Thank you for holding, and welcome to the Titan Pharmaceuticals First Quarter 2012 Financial Results Conference Call. [Operator Instructions] Please be advised that this call is being taped at the company's request and will be archived on the company's website starting later today. At this time, I would like to turn the conference over to Mr. Sunil Bhonsle, President of Titan Pharmaceuticals. Please go ahead, sir.

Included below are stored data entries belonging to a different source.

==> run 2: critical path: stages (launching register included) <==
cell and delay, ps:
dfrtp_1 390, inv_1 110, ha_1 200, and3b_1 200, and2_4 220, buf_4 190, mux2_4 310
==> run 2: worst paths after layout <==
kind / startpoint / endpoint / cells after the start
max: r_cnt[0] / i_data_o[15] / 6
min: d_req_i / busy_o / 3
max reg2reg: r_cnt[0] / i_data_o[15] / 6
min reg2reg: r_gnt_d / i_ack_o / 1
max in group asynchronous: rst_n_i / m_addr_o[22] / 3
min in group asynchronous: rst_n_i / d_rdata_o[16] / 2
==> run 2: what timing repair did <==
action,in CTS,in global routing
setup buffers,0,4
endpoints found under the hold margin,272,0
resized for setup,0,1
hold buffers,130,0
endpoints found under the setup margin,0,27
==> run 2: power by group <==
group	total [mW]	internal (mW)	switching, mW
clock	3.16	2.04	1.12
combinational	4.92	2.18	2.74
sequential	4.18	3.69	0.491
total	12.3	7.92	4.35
--- src/rtl/state_machine_pkg.sv ---
// Shared definitions for the control-unit sequencer and the datapath that
// decodes its state output: field widths, state codes and opcode values.
package state_machine_pkg;

  localparam int STATE_W = 6;
  localparam int OP_W    = 6;

  // Control state codes (18..63 are unused and recover to IDLE)
  localparam logic [STATE_W-1:0] ST_IDLE   = 6'd0;
  localparam logic [STATE_W-1:0] ST_FETCH1 = 6'd1;
  localparam logic [STATE_W-1:0] ST_FETCH2 = 6'd2;
  localparam logic [STATE_W-1:0] ST_FETCH3 = 6'd3;
  localparam logic [STATE_W-1:0] ST_DECODE = 6'd4;
  localparam logic [STATE_W-1:0] ST_LOAD1  = 6'd5;
  localparam logic [STATE_W-1:0] ST_LOAD2  = 6'd6;
  localparam logic [STATE_W-1:0] ST_LOAD3  = 6'd7;
  localparam logic [STATE_W-1:0] ST_STORE1 = 6'd8;
  localparam logic [STATE_W-1:0] ST_STORE2 = 6'd9;
  localparam logic [STATE_W-1:0] ST_MOV1   = 6'd10;
  localparam logic [STATE_W-1:0] ST_ADD1   = 6'd11;
  localparam logic [STATE_W-1:0] ST_ADD2   = 6'd12;
  localparam logic [STATE_W-1:0] ST_SUB1   = 6'd13;
  localparam logic [STATE_W-1:0] ST_SUB2   = 6'd14;
  localparam logic [STATE_W-1:0] ST_JUMP1  = 6'd15;
  localparam logic [STATE_W-1:0] ST_JUMP2  = 6'd16;
  localparam logic [STATE_W-1:0] ST_HALT1  = 6'd17;

  // Opcodes held in IR[15:10]; 8..63 are illegal and execute as NOP
  localparam logic [OP_W-1:0] OP_NOP   = 6'd0;
  localparam logic [OP_W-1:0] OP_LOAD  = 6'd1;
  localparam logic [OP_W-1:0] OP_STORE = 6'd2;
  localparam logic [OP_W-1:0] OP_MOV   = 6'd3;
  localparam logic [OP_W-1:0] OP_ADD   = 6'd4;
  localparam logic [OP_W-1:0] OP_SUB   = 6'd5;
  localparam logic [OP_W-1:0] OP_JUMP  = 6'd6;
  localparam logic [OP_W-1:0] OP_HALT  = 6'd7;

endpackage
**src/rtl/fifo_ring.sv**
```systemverilog
// fifo_ring: circular-buffer FIFO with show-ahead head word, occupancy level and
// programmable almost-full/almost-empty flags. Define FIFO_RING_ERR_FLAGS_EN for sticky overflow/underflow flags.
module fifo_ring #(
  parameter int data_width         = 32,
  parameter int size               = 32,
  parameter int almost_full_level  = size - 4,
  parameter int almost_empty_level = 4,
  localparam int LW = $clog2(size + 1),
  localparam int PW = $clog2(size)
) (
  input  logic                  clk,
  input  logic                  reset,
  input  logic [data_width-1:0] data_in,
  input  logic                  insert,
  input  logic                  next,
  input  logic                  clear,
  output logic [data_width-1:0] data_out,
  output logic                  full,
  output logic                  empty,
  output logic                  almost_full,
  output logic                  almost_empty,
  output logic [LW-1:0]         level,
  output logic                  overflow,
  output logic                  underflow
);

  logic [data_width-1:0] mem [size];
  logic [PW-1:0]         wr_ptr_r;
  logic [PW-1:0]         rd_ptr_r;
  logic [LW-1:0]         level_r;
  logic                  full_s;
  logic                  empty_s;
  logic                  push_s;
  logic                  pop_s;

  // Wrap explicitly at size-1 so non-power-of-two depths work.
  function automatic logic [PW-1:0] ptr_inc(input logic [PW-1:0] ptr);
    logic [PW-1:0] res;
    if (ptr == PW'(size - 1)) begin
      res = {PW{1'b0}};
    end else begin
      res = ptr + PW'(1);
    end
    return res;
  endfunction

  assign full_s  = (level_r == LW'(size));
  assign empty_s = (level_r == {LW{1'b0}});

  // Effective push/pop; reset and clear swallow any request in the same cycle.
  always_comb begin
    push_s = 1'b0;
    pop_s  = 1'b0;
    if (reset || clear) begin
      push_s = 1'b0;
      pop_s  = 1'b0;
    end else begin
      push_s = insert && (!full_s || next);
      pop_s  = next && !empty_s;
    end
  end

  // Storage write; contents survive reset and clear.
  always_ff @(posedge clk) begin
    if (push_s) begin
      mem[wr_ptr_r] <= data_in;
    end
  end

  // Pointer and occupancy registers.
  always_ff @(posedge clk) begin
    if (reset || clear) begin
      wr_ptr_r <= {PW{1'b0}};
      rd_ptr_r <= {PW{1'b0}};
      level_r  <= {LW{1'b0}};
    end else begin
      if (push_s) begin
        wr_ptr_r <= ptr_inc(wr_ptr_r);
      end
      if (pop_s) begin
        rd_ptr_r <= ptr_inc(rd_ptr_r);
      end
      case ({push_s, pop_s})
        2'b10:   level_r <= level_r + LW'(1);
        2'b01:   level_r <= level_r - LW'(1);
        default: level_r <= level_r;
      endcase
    end
  end

`ifdef FIFO_RING_ERR_FLAGS_EN
  logic overflow_r;
  logic underflow_r;

  // Sticky error flags: a dropped request leaves FIFO state untouched.
  always_ff @(posedge clk) begin
    if (reset || clear) begin
      overflow_r  <= 1'b0;
      underflow_r <= 1'b0;
    end else begin
      if (insert && full_s && !next) begin
        overflow_r <= 1'b1;
      end
      if (next && empty_s && !insert) begin
        underflow_r <= 1'b1;
      end
    end
  end

  assign overflow  = overflow_r;
  assign underflow = underflow_r;
`else
  assign overflow  = 1'b0;
  assign underflow = 1'b0;
`endif

  assign data_out     = empty_s ? {data_width{1'b0}} : mem[rd_ptr_r];
  assign full         = full_s;
  assign empty        = empty_s;
  assign almost_full  = (level_r >= LW'(almost_full_level));
  assign almost_empty = (level_r <= LW'(almost_empty_level));
  assign level        = level_r;

endmodule

```
File: config.mk
export PLATFORM = sky130hd
export DESIGN_NAME = affine_addr_sched
export DESIGN_NICKNAME = d
export VERILOG_FILES = /design/src/rtl/affine_addr_sched.sv
export SDC_FILE = /design/constraint.sdc
export NUM_CORES = 1
export LEC_CHECK = 0
export ABC_AREA = 0
export CAP_MARGIN = 20
export CORE_MARGIN = 3
export CORE_UTILIZATION = 28
export DETAILED_ROUTE_END_ITERATION = 6
export HOLD_SLACK_MARGIN = 0.1
export SLEW_MARGIN = 20
export SYNTH_ARGS = -nofsm -noshare
export SYNTH_HDL_FRONTEND = slang
export SYNTH_SLANG_ARGS = --single-unit
File: constraint.sdc
create_clock -name clk -period 10.9 [get_ports clk]
set_input_delay 1.09 -clock clk [delete_from_list [all_inputs] [get_ports clk]]
set_output_delay 1.09 -clock clk [all_outputs]
set_load 0.05 [all_outputs]
File: src/rtl/affine_addr_sched.sv
// Round-robin multi-channel 2D affine address generator (addr = off + x*xs + y*ys).
// Each grant runs one non-preemptive sweep from a config snapshot using adders only.
module affine_addr_sched #(
  parameter int unsigned NUM_CH = 2,
  parameter int unsigned ADDR_W = 32,
  parameter int unsigned CH_W   = (NUM_CH > 1) ? $clog2(NUM_CH) : 1
) (
  input  logic              clk,
  input  logic              rst_n,
  input  logic              cfg_we,
  input  logic [CH_W-1:0]   cfg_ch,
  input  logic [2:0]        cfg_field,
  input  logic [ADDR_W-1:0] cfg_wdata,
  input  logic [NUM_CH-1:0] start,
  output logic [NUM_CH-1:0] busy,
  output logic [NUM_CH-1:0] done,
  output logic              out_valid,
  input  logic              out_ready,
  output logic [ADDR_W-1:0] out_addr,
  output logic [CH_W-1:0]   out_ch,
  output logic              out_last
);
  localparam logic [ADDR_W-1:0] ONE = ADDR_W'(1);

  typedef enum logic [1:0] {S_IDLE, S_RUN, S_DONE} state_t;
  state_t r_state, w_state_nxt;

  logic [ADDR_W-1:0] r_cfg_off  [NUM_CH];
  logic [ADDR_W-1:0] r_cfg_xmax [NUM_CH];
  logic [ADDR_W-1:0] r_cfg_xstr [NUM_CH];
  logic [ADDR_W-1:0] r_cfg_ymax [NUM_CH];
  logic [ADDR_W-1:0] r_cfg_ystr [NUM_CH];

  logic [ADDR_W-1:0] r_s_xmax, r_s_xstr, r_s_ymax, r_s_ystr;
  logic [ADDR_W-1:0] r_x, r_y, r_row, r_cur;
  logic [CH_W-1:0]   r_grant, r_rr, r_ch;
  logic [NUM_CH-1:0] r_pending, r_done;
  logic              r_valid, r_last;
  logic [ADDR_W-1:0] r_addr;

  logic [ADDR_W-1:0] w_s_xmax, w_s_xstr, w_s_ymax, w_s_ystr;
  logic [ADDR_W-1:0] w_x, w_y, w_row, w_cur, w_addr;
  logic [CH_W-1:0]   w_grant, w_rr, w_ch, w_gnt, w_gnt_inc;
  logic [NUM_CH-1:0] w_pend_clr, w_done;
  logic              w_valid, w_last, w_found;
  int unsigned       w_idx;

  // Config register file; writes land at any time, sweeps use the snapshot
  always_ff @(posedge clk or negedge rst_n) begin
    if (!rst_n) begin
      for (int i = 0; i < int'(NUM_CH); i++) begin
        r_cfg_off[i]  <= '0;
        r_cfg_xmax[i] <= '0;
        r_cfg_xstr[i] <= '0;
        r_cfg_ymax[i] <= '0;
        r_cfg_ystr[i] <= '0;
      end
    end else if (cfg_we && (32'(cfg_ch) < NUM_CH)) begin
      case (cfg_field)
        3'd0:    r_cfg_off[cfg_ch]  <= cfg_wdata;
        3'd1:    r_cfg_xmax[cfg_ch] <= cfg_wdata;
        3'd2:    r_cfg_xstr[cfg_ch] <= cfg_wdata;
        3'd3:    r_cfg_ymax[cfg_ch] <= cfg_wdata;
        3'd4:    r_cfg_ystr[cfg_ch] <= cfg_wdata;
        default: ;
      endcase
    end
  end

  // First pending channel at or after the round-robin pointer
  always_comb begin
    w_found = 1'b0;
    w_gnt   = '0;
    w_idx   = 0;
    for (int unsigned k = 0; k < NUM_CH; k++) begin
      w_idx = 32'(r_rr) + k;
      if (w_idx >= NUM_CH) w_idx = w_idx - NUM_CH;
      if (!w_found && r_pending[CH_W'(w_idx)]) begin
        w_found = 1'b1;
        w_gnt   = CH_W'(w_idx);
      end
    end
    w_gnt_inc = ((32'(w_gnt) + 32'd1) >= NUM_CH) ? '0 : CH_W'(32'(w_gnt) + 32'd1);
  end

  always_ff @(posedge clk or negedge rst_n) begin
    if (!rst_n) r_state <= S_IDLE;
    else        r_state <= w_state_nxt;
  end

  // Next-state and registered-output decode
  always_comb begin
    w_state_nxt = r_state;
    w_s_xmax    = r_s_xmax;
    w_s_xstr    = r_s_xstr;
    w_s_ymax    = r_s_ymax;
    w_s_ystr    = r_s_ystr;
    w_x         = r_x;
    w_y         = r_y;
    w_row       = r_row;
    w_cur       = r_cur;
    w_grant     = r_grant;
    w_rr        = r_rr;
    w_ch        = r_ch;
    w_valid     = r_valid;
    w_addr      = r_addr;
    w_last      = r_last;
    w_done      = '0;
    w_pend_clr  = '0;
    case (r_state)
      S_IDLE: begin
        if (w_found) begin
          w_grant  = w_gnt;
          w_rr     = w_gnt_inc;
          w_s_xmax = r_cfg_xmax[w_gnt];
          w_s_xstr = r_cfg_xstr[w_gnt];
          w_s_ymax = r_cfg_ymax[w_gnt];
          w_s_ystr = r_cfg_ystr[w_gnt];
          w_x      = '0;
          w_y      = '0;
          w_row    = r_cfg_off[w_gnt];
          w_cur    = r_cfg_off[w_gnt];
          if (r_cfg_xmax[w_gnt] == '0 || r_cfg_ymax[w_gnt] == '0) begin
            w_state_nxt = S_DONE;
            w_done      = NUM_CH'(1) << w_gnt;
          end else begin
            w_state_nxt = S_RUN;
            w_valid     = 1'b1;
            w_addr      = r_cfg_off[w_gnt];
            w_ch        = w_gnt;
            w_last      = (r_cfg_xmax[w_gnt] == ONE) && (r_cfg_ymax[w_gnt] == ONE);
          end
        end
      end
      S_RUN: begin
        if (r_valid && out_ready) begin
          if (r_last) begin
            w_state_nxt = S_DONE;
            w_valid     = 1'b0;
            w_last      = 1'b0;
            w_done      = NUM_CH'(1) << r_grant;
          end else begin
            if (r_x != r_s_xmax - ONE) begin
              w_x   = r_x + ONE;
              w_cur = r_cur + r_s_xstr;
            end else begin
              w_x   = '0;
              w_y   = r_y + ONE;
              w_row = r_row + r_s_ystr;
              w_cur = r_row + r_s_ystr;
            end
            w_addr = w_cur;
            w_last = (w_x == r_s_xmax - ONE) && (w_y == r_s_ymax - ONE);
          end
        end
      end
      S_DONE: begin
        w_state_nxt = S_IDLE;
        w_pend_clr  = NUM_CH'(1) << r_grant;
      end
      default: w_state_nxt = S_IDLE;
    endcase
  end

  // A start in the DONE cycle keeps the channel pending
  always_ff @(posedge clk or negedge rst_n) begin
    if (!rst_n) begin
      r_s_xmax  <= '0;
      r_s_xstr  <= '0;
      r_s_ymax  <= '0;
      r_s_ystr  <= '0;
      r_x       <= '0;
      r_y       <= '0;
      r_row     <= '0;
      r_cur     <= '0;
      r_grant   <= '0;
      r_rr      <= '0;
      r_ch      <= '0;
      r_valid   <= 1'b0;
      r_addr    <= '0;
      r_last    <= 1'b0;
      r_done    <= '0;
      r_pending <= '0;
    end else begin
      r_s_xmax  <= w_s_xmax;
      r_s_xstr  <= w_s_xstr;
      r_s_ymax  <= w_s_ymax;
      r_s_ystr  <= w_s_ystr;
      r_x       <= w_x;
      r_y       <= w_y;
      r_row     <= w_row;
      r_cur     <= w_cur;
      r_grant   <= w_grant;
      r_rr      <= w_rr;
      r_ch      <= w_ch;
      r_valid   <= w_valid;
      r_addr    <= w_addr;
      r_last    <= w_last;
      r_done    <= w_done;
      r_pending <= start | (r_pending & ~w_pend_clr);
    end
  end

  assign busy      = r_pending;
  assign done      = r_done;
  assign out_valid = r_valid;
  assign out_addr  = r_addr;
  assign out_ch    = r_ch;
  assign out_last  = r_last;

endmodule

Thank you, Pete, and thank you all for joining us. Welcome to the Titan Pharmaceuticals' call to review financial and operational results for the first quarter of 2012. Before we begin, let me remind you that we filed our Form 10-Q with the SEC and subsequently issued a press release on May 11, 2012, detailing our first quarter financial results. This press release can be found on our website at titanpharm.com. On the call today from Titan, we have Dr. Marc Rubin, our Executive Chairman; Dr. Kate Beebe, Executive Vice President and Chief Development Officer; and Brian Crowley, Vice President of Finance. Before we get into the details of the first quarter performance and an update on the company, I want to remind everyone that certain matters we will discuss today, other than historical information, consists of forward-looking statements relating to, among other things, our expectations concerning our financial results, available cash, clinical programs and regulatory strategies. The forward-looking statements are not guarantees of future performance and are subject to a variety of risks and uncertainties that could cause actual results to differ materially from the results contemplated by the forward-looking statements. These risks and uncertainties are described in our annual report on Form 10-K filed with the SEC and subsequent SEC filings. You are cautioned not to place undue reliance on these forward-looking statements, which speak only as of today. We undertake no obligation to update or revise the information provided in this call whether as a result of new information, future events or circumstances or otherwise. Having said all that, let's start with an overview from our Executive Chairman, Dr. Marc Rubin. Marc?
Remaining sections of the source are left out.